From an optimization exercise on the open Yosys and OpenROAD flow, aimed at small area; shortcuts taken in it are not production practice.
The RTL was checked by simulation tests, not by an equivalence proof against the original design.
Power figures rest on the tool's default switching activity, not on a simulated workload.

==> flow/design.v <==
package alu_operand_stage_pkg;
  localparam int NUM_REGS = 32;
  localparam int ADDR_W   = 5;
  localparam int DATA_W   = 32;
  localparam int FLAG_W   = 4;
  localparam int FLAG_ZERO     = 0;
  localparam int FLAG_OVERFLOW = 1;
  localparam int FLAG_CARRY    = 2;
  localparam int FLAG_NEGATIVE = 3;
  typedef enum logic [2:0] {
    OP_NOP   = 3'd0,
    OP_ADD   = 3'd1,
    OP_SUB   = 3'd2,
    OP_AND   = 3'd3,
    OP_OR    = 3'd4,
    OP_XOR   = 3'd5,
    OP_CMP   = 3'd6,
    OP_SHIFT = 3'd7
  } opcode_t;
endpackage
This is an optimization exercise on Yosys and OpenROAD, whose aim is small area, a short achievable clock period and few clock cycles per item, not a production implementation.
RTL that was checked went through simulation tests only; none was proved equivalent to the original.
Power is estimated from default activity; no workload was simulated.

==> flow/design.v <==
`default_nettype none
package isaPkg;
	localparam int DATA_W = 16;
	localparam int REG_ADDR_W = 5;
	localparam int OPCODE_W = 7;
	typedef enum logic [OPCODE_W-1:0] {
		OP_ADD = 7'd1,
		OP_SUB = 7'd2,
		OP_AND = 7'd3,
		OP_OR  = 7'd4,
		OP_XOR = 7'd5,
		OP_SHL = 7'd6,
		OP_SHR = 7'd7,
		OP_MOV = 7'd8
	} opcode_e;
	typedef logic [DATA_W-1:0] data_t;
	typedef logic [REG_ADDR_W-1:0] regAddr_t;
	typedef struct packed {
		logic overflow;
		logic underflow;
	} status_t;
endpackage
`default_nettype wire
`default_nettype none
package busPkg;
	localparam int BUNDLE_W = 90;
	localparam int COMMIT_W = 48;
	localparam int SLOT_W = 46;
	typedef struct packed {
		logic isWb;
		logic [7-1:0] opcode;
		logic [4:0] wbAddr;
		logic [15:0] pOperand;
		logic [15:0] sOperand;
	} laneOp_t;
	typedef struct packed {
		laneOp_t laneA;
		laneOp_t laneB;
	} bundle_t;
	typedef struct packed {
		logic [1:0] code;
		logic [4:0] wbAddr;
		logic [15:0] wbData;
	} slotHalf_t;
	typedef struct packed {
		slotHalf_t laneA;
		slotHalf_t laneB;
	} slot_t;
	typedef struct packed {
		logic wbValid;
		logic [4:0] wbAddr;
		logic [15:0] wbData;
		logic [1:0] status;
	} commitHalf_t;
	typedef struct packed {
		commitHalf_t laneA;
		commitHalf_t laneB;
	} commit_t;
endpackage
`default_nettype wire
`default_nettype none
module creditFifo #(
	parameter int DEPTH = 4,
	parameter int WIDTH = 1
) (
	input wire logic clock_i,
	input wire logic reset_i,
	input wire logic push_i,
	input wire logic [WIDTH-1:0] item_i,
	input wire logic pop_i,
	output logic [WIDTH-1:0] item_o
);
	localparam int PTR_W = (DEPTH > 1) ? $clog2(DEPTH) : 1;
	logic [WIDTH-1:0] mem [DEPTH];
	logic [PTR_W-1:0] wrPtr;
	logic [DEPTH-1:0] rdHot;
	always_ff @(posedge clock_i)
	begin
		if (push_i)
		begin
			mem[wrPtr] <= item_i;
		end
	end
	always_comb
	begin
		item_o = '0;
		for (int k = 0; k < DEPTH; k++)
		begin
			item_o = item_o | (mem[k] & {WIDTH{rdHot[k]}});
		end
	end
	always_ff @(posedge clock_i)
	begin
		if (reset_i)
		begin
			wrPtr <= '0;
			rdHot <= DEPTH'(1);
		end
		else
		begin
			if (push_i)
			begin
				wrPtr <= (wrPtr == PTR_W'(DEPTH - 1)) ? '0 : wrPtr + 1'b1;
			end
			if (pop_i)
			begin
				rdHot <= {rdHot[DEPTH-2:0], rdHot[DEPTH-1]};
			end
		end
	end
endmodule
`default_nettype wire
`default_nettype none
module arithLane (
	input wire busPkg::laneOp_t op_i,
	input wire logic kill_i,
	output logic wbValid_o,
	output busPkg::slotHalf_t half_o
);
	logic [15:0] p;
	logic [15:0] s;
	logic isAdd, isSub, isAnd, isOr, isXor, isShl, isShr, isMov;
	logic legalOp;
	logic keep;
	logic [15:0] sx;
	logic [16:0] sumWide;
	logic [15:0] shOut;
	logic [15:0] shRev;
	assign p = op_i.pOperand;
	assign s = op_i.sOperand;
	assign isAdd = op_i.opcode == 7'd1;
	assign isSub = op_i.opcode == 7'd2;
	assign isAnd = op_i.opcode == 7'd3;
	assign isOr = op_i.opcode == 7'd4;
	assign isXor = op_i.opcode == 7'd5;
	assign isShl = op_i.opcode == 7'd6;
	assign isShr = op_i.opcode == 7'd7;
	assign isMov = op_i.opcode == 7'd8;
	assign legalOp = (op_i.opcode != 7'd0) && (op_i.opcode <= 7'd8);
	assign wbValid_o = op_i.isWb && legalOp;
	assign keep = wbValid_o && !kill_i;
	assign sx[7:0] = op_i.opcode[1] ? ~s[7:0] : s[7:0];
	assign sx[15:8] = op_i.opcode[0] ? s[15:8] : ~s[15:8];
	always_comb
	begin
		logic [16:0] g;
		logic [16:0] t;
		g = {p & sx & {16{!op_i.opcode[2]}}, op_i.opcode[1] & !op_i.opcode[2]};
		t = {p ^ sx, 1'b0};
		for (int l = 0; l < 5; l++)
		begin
			logic [16:0] gPrev;
			logic [16:0] tPrev;
			gPrev = g;
			tPrev = t;
			for (int i = 0; i < 17; i++)
			begin
				if (i >= (1 << l))
				begin
					g[i] = gPrev[i] | (tPrev[i] & gPrev[i - (1 << l)]);
					t[i] = tPrev[i] & tPrev[i - (1 << l)];
				end
			end
		end
		sumWide = {g[16], p ^ sx ^ g[15:0]};
	end
	always_comb
	begin
		logic [15:0] r;
		for (int i = 0; i < 16; i++)
		begin
			r[i] = op_i.opcode[0] ? p[i] : p[15-i];
		end
		r = s[3] ? {8'd0, r[15:8]} : r;
		r = s[2] ? {4'd0, r[15:4]} : r;
		r = s[1] ? {2'd0, r[15:2]} : r;
		r = s[0] ? {1'd0, r[15:1]} : r;
		shOut = r;
		for (int i = 0; i < 16; i++)
		begin
			shRev[i] = r[15-i];
		end
	end
	assign half_o.wbAddr = keep ? op_i.wbAddr : 5'd0;
	assign half_o.wbData = ({16{keep && (isAdd || isSub || isXor)}} & sumWide[15:0])
		| ({16{keep && isAnd}} & (p & s))
		| ({16{keep && isOr}} & (p | s))
		| ({16{keep && isMov}} & s)
		| ({16{keep && isShl}} & shRev)
		| ({16{keep && isShr}} & shOut);
	assign half_o.code[1] = keep && (isAdd || isSub) && (sumWide[16] ^ op_i.opcode[1]);
	assign half_o.code[0] = keep && !(isAdd && sumWide[16]);
endmodule
`default_nettype wire
`default_nettype none
module commitMerge (
	input wire busPkg::bundle_t bundle_i,
	output busPkg::slot_t slot_o
);
	logic wbA;
	logic wbB;
	logic sameDest;
	assign sameDest = wbA && wbB && (bundle_i.laneA.wbAddr == bundle_i.laneB.wbAddr);
	arithLane laneA (
		.op_i(bundle_i.laneA),
		.kill_i(sameDest),
		.wbValid_o(wbA),
		.half_o(slot_o.laneA)
	);
	arithLane laneB (
		.op_i(bundle_i.laneB),
		.kill_i(1'b0),
		.wbValid_o(wbB),
		.half_o(slot_o.laneB)
	);
endmodule
`default_nettype wire
`default_nettype none
module vliwExecCore #(
	parameter int BUNDLE_DEPTH = 4,
	parameter int COMMIT_CREDITS = 2
) (
	input wire logic clock_i,
	input wire logic reset_i,
	input wire logic bundleValid_i,
	input wire busPkg::bundle_t bundle_i,
	output wire logic bundleCredit_o,
	input wire logic commitCredit_i,
	output wire logic commitValid_o,
	output wire busPkg::commit_t commit_o
);
	localparam int CNT_W = $clog2(BUNDLE_DEPTH + 1);
	localparam int CREDIT_W = $clog2(COMMIT_CREDITS + 1);
	busPkg::slot_t newSlot;
	busPkg::slot_t headSlot;
	logic [CNT_W-1:0] count;
	logic [CNT_W-1:0] countNext;
	logic [CREDIT_W-1:0] credits;
	logic [CREDIT_W-1:0] creditsAvail;
	logic commitValid;
	logic commitNext;
	logic bundleCredit;
	commitMerge merger (
		.bundle_i(bundle_i),
		.slot_o(newSlot)
	);
	creditFifo #(
		.DEPTH(BUNDLE_DEPTH),
		.WIDTH(busPkg::SLOT_W)
	) recordQueue (
		.clock_i(clock_i),
		.reset_i(reset_i),
		.push_i(bundleValid_i),
		.item_i(newSlot),
		.pop_i(commitValid),
		.item_o(headSlot)
	);
	assign countNext = count - CNT_W'(commitValid) + CNT_W'(bundleValid_i);
	assign creditsAvail = credits + CREDIT_W'(commitCredit_i);
	assign commitNext = (creditsAvail != '0) && (countNext != '0);
	always_ff @(posedge clock_i)
	begin
		if (reset_i)
		begin
			count <= '0;
			credits <= CREDIT_W'(COMMIT_CREDITS);
			commitValid <= 1'b0;
			bundleCredit <= 1'b0;
		end
		else
		begin
			count <= countNext;
			credits <= creditsAvail - CREDIT_W'(commitNext);
			commitValid <= commitNext;
			bundleCredit <= commitNext;
		end
	end
	assign commitValid_o = commitValid;
	assign bundleCredit_o = bundleCredit;
	assign commit_o.laneA.wbValid = |headSlot.laneA.code;
	assign commit_o.laneA.wbAddr = headSlot.laneA.wbAddr;
	assign commit_o.laneA.wbData = headSlot.laneA.wbData;
	assign commit_o.laneA.status = {headSlot.laneA.code[1] & ~headSlot.laneA.code[0],
		headSlot.laneA.code[1] & headSlot.laneA.code[0]};
	assign commit_o.laneB.wbValid = |headSlot.laneB.code;
	assign commit_o.laneB.wbAddr = headSlot.laneB.wbAddr;
	assign commit_o.laneB.wbData = headSlot.laneB.wbData;
	assign commit_o.laneB.status = {headSlot.laneB.code[1] & ~headSlot.laneB.code[0],
		headSlot.laneB.code[1] & headSlot.laneB.code[0]};
endmodule
`default_nettype wire
export LEC_CHECK = 0
export CAP_MARGIN = 20
export CORE_MARGIN = 2
export CORE_UTILIZATION = 40
export CTS_BUF_LIST = sky130_fd_sc_hd__clkbuf_4 sky130_fd_sc_hd__clkbuf_8
export SETUP_SLACK_MARGIN = 0.8
export SLEW_MARGIN = 20
create_clock -name core_clock -period 4.0 [get_ports {clock_i}]
standard.sh (not shown) runs the stock make flow with config.mk's settings and CLKGATE_MAP_FILE= SYNTH_SCRIPT=/design/flow/synth_recipe.tcl, a recipe that flattens the netlist after the stock synthesis.
==> flow/flow/run.sh <==
#!/bin/bash
# Standard ORFS layout (the standard.sh, synthesis unchanged), with plain
# buffers on the ports instead of the default delay-cell buffers, plus the
# settings in flow/extra.env. Each tool's full output goes to its own log
# here; ORFS's per-step logs are under orfs/logs/.
set -euo pipefail
export BUFFER_PORTS_ARGS="-buffer_cell sky130_fd_sc_hd__buf_1"
if [[ -f flow/extra.env ]]; then
  set -a
  source flow/extra.env
  set +a
fi
bash standard.sh synth > synth.log 2>&1
bash standard.sh finish > layout.log 2>&1
Testbench counts at the start, summed over its fixed seeds: cycles 4,247, items 3,200.
Then changed:
--- a/flow/design.v
+++ b/flow/design.v
@@ -73,6 +73,6 @@
 	localparam int PTR_W = (DEPTH > 1) ? $clog2(DEPTH) : 1;
 	logic [WIDTH-1:0] mem [DEPTH];
+	logic [PTR_W-1:0] rdPtr;
 	logic [PTR_W-1:0] wrPtr;
-	logic [DEPTH-1:0] rdHot;
 	always_ff @(posedge clock_i)
 	begin
@@ -82,18 +82,11 @@
 		end
 	end
-	always_comb
-	begin
-		item_o = '0;
-		for (int k = 0; k < DEPTH; k++)
-		begin
-			item_o = item_o | (mem[k] & {WIDTH{rdHot[k]}});
-		end
-	end
+	assign item_o = mem[rdPtr];
 	always_ff @(posedge clock_i)
 	begin
 		if (reset_i)
 		begin
+			rdPtr <= '0;
 			wrPtr <= '0;
-			rdHot <= DEPTH'(1);
 		end
 		else
@@ -105,5 +98,5 @@
 			if (pop_i)
 			begin
-				rdHot <= {rdHot[DEPTH-2:0], rdHot[DEPTH-1]};
+				rdPtr <= (rdPtr == PTR_W'(DEPTH - 1)) ? '0 : rdPtr + 1'b1;
 			end
 		end
@@ -140,6 +133,5 @@
 	assign wbValid_o = op_i.isWb && legalOp;
 	assign keep = wbValid_o && !kill_i;
-	assign sx[7:0] = op_i.opcode[1] ? ~s[7:0] : s[7:0];
-	assign sx[15:8] = op_i.opcode[0] ? s[15:8] : ~s[15:8];
+	assign sx = op_i.opcode[1] ? ~s : s;
 	always_comb
 	begin
@@ -150,14 +142,10 @@
 		for (int l = 0; l < 5; l++)
 		begin
-			logic [16:0] gPrev;
-			logic [16:0] tPrev;
-			gPrev = g;
-			tPrev = t;
-			for (int i = 0; i < 17; i++)
+			for (int i = 16; i >= 0; i--)
 			begin
-				if (i >= (1 << l))
+				if (((i >> l) & 1) == 1)
 				begin
-					g[i] = gPrev[i] | (tPrev[i] & gPrev[i - (1 << l)]);
-					t[i] = tPrev[i] & tPrev[i - (1 << l)];
+					g[i] = g[i] | (t[i] & g[((i >> l) << l) - 1]);
+					t[i] = t[i] & t[((i >> l) << l) - 1];
 				end
 			end
Wire length went down by a little under a tenth.
Clock power rose by a few percent.
Area after synthesis goes down slightly.
Cell area increases slightly.
Hold slack is about the same.
Non-clock buffer count rose by 20.
First-iteration DRC count shrinks by about a fifth.
Via count decreases by roughly a tenth.
Setup slack degrades by 0.14 ns.
Clock skew goes up by 0.0049 ns.
Synthesized cell count shrinks by roughly a tenth.
Power climbs slightly.
Sequential cell count is unchanged.
Critical path depth climbs by 7.
No functional check of the RTL was part of the second run of this note.

-- port drivers added, routing unchanged --
No port has a modelled driver above. Below, the same layouts with a new extraction and two added sets of constraints. Step 1, drivers: a clkbuf_16 drives clock_i and a buf_2 each remaining input, both assumed. Step 2 moves the port delays by t, midway between the first and last clock arrival at a register: inputs arrive t later, outputs are due t later. That takes back most of the time a late clock gives input paths. a / b / c = ideal ports / drivers / drivers and shift; a / b = the first two.
| run | t, ns | setup slack, ns | hold slack, ns | worst setup path at the end | latest minus earliest clock arrival (ns) |
|---|---|---|---|---|---|
| the first run | 0.488 | 0.894 / 0.899 / 0.426 | 0.543 / 0.543 / 0.543 | input to register | 0.022 / 0.022 |
| the second run | 0.499 | 0.749 / 0.764 / 0.265 | 0.540 / 0.540 / 0.540 | input to register | 0.021 / 0.021 |
After both steps every run listed still meets setup and hold. The setup slack of the second run, which loses most, moves by +0.015 ns with the drivers and by -0.484 ns with both steps.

- Exercise directions
Quote, with nothing altered, all lines from the start of the entries to the line that carries "localparam int COMMIT_W = 48;", inclusive.

- Your response
From an optimization exercise on the open Yosys and OpenROAD flow, aimed at small area; shortcuts taken in it are not production practice.
The RTL was checked by simulation tests, not by an equivalence proof against the original design.
Power figures rest on the tool's default switching activity, not on a simulated workload.

==> flow/design.v <==
package alu_operand_stage_pkg;
  localparam int NUM_REGS = 32;
  localparam int ADDR_W   = 5;
  localparam int DATA_W   = 32;
  localparam int FLAG_W   = 4;
  localparam int FLAG_ZERO     = 0;
  localparam int FLAG_OVERFLOW = 1;
  localparam int FLAG_CARRY    = 2;
  localparam int FLAG_NEGATIVE = 3;
  typedef enum logic [2:0] {
    OP_NOP   = 3'd0,
    OP_ADD   = 3'd1,
    OP_SUB   = 3'd2,
    OP_AND   = 3'd3,
    OP_OR    = 3'd4,
    OP_XOR   = 3'd5,
    OP_CMP   = 3'd6,
    OP_SHIFT = 3'd7
  } opcode_t;
endpackage
This is an optimization exercise on Yosys and OpenROAD, whose aim is small area, a short achievable clock period and few clock cycles per item, not a production implementation.
RTL that was checked went through simulation tests only; none was proved equivalent to the original.
Power is estimated from default activity; no workload was simulated.

==> flow/design.v <==
`default_nettype none
package isaPkg;
	localparam int DATA_W = 16;
	localparam int REG_ADDR_W = 5;
	localparam int OPCODE_W = 7;
	typedef enum logic [OPCODE_W-1:0] {
		OP_ADD = 7'd1,
		OP_SUB = 7'd2,
		OP_AND = 7'd3,
		OP_OR  = 7'd4,
		OP_XOR = 7'd5,
		OP_SHL = 7'd6,
		OP_SHR = 7'd7,
		OP_MOV = 7'd8
	} opcode_e;
	typedef logic [DATA_W-1:0] data_t;
	typedef logic [REG_ADDR_W-1:0] regAddr_t;
	typedef struct packed {
		logic overflow;
		logic underflow;
	} status_t;
endpackage
`default_nettype wire
`default_nettype none
package busPkg;
	localparam int BUNDLE_W = 90;
	localparam int COMMIT_W = 48;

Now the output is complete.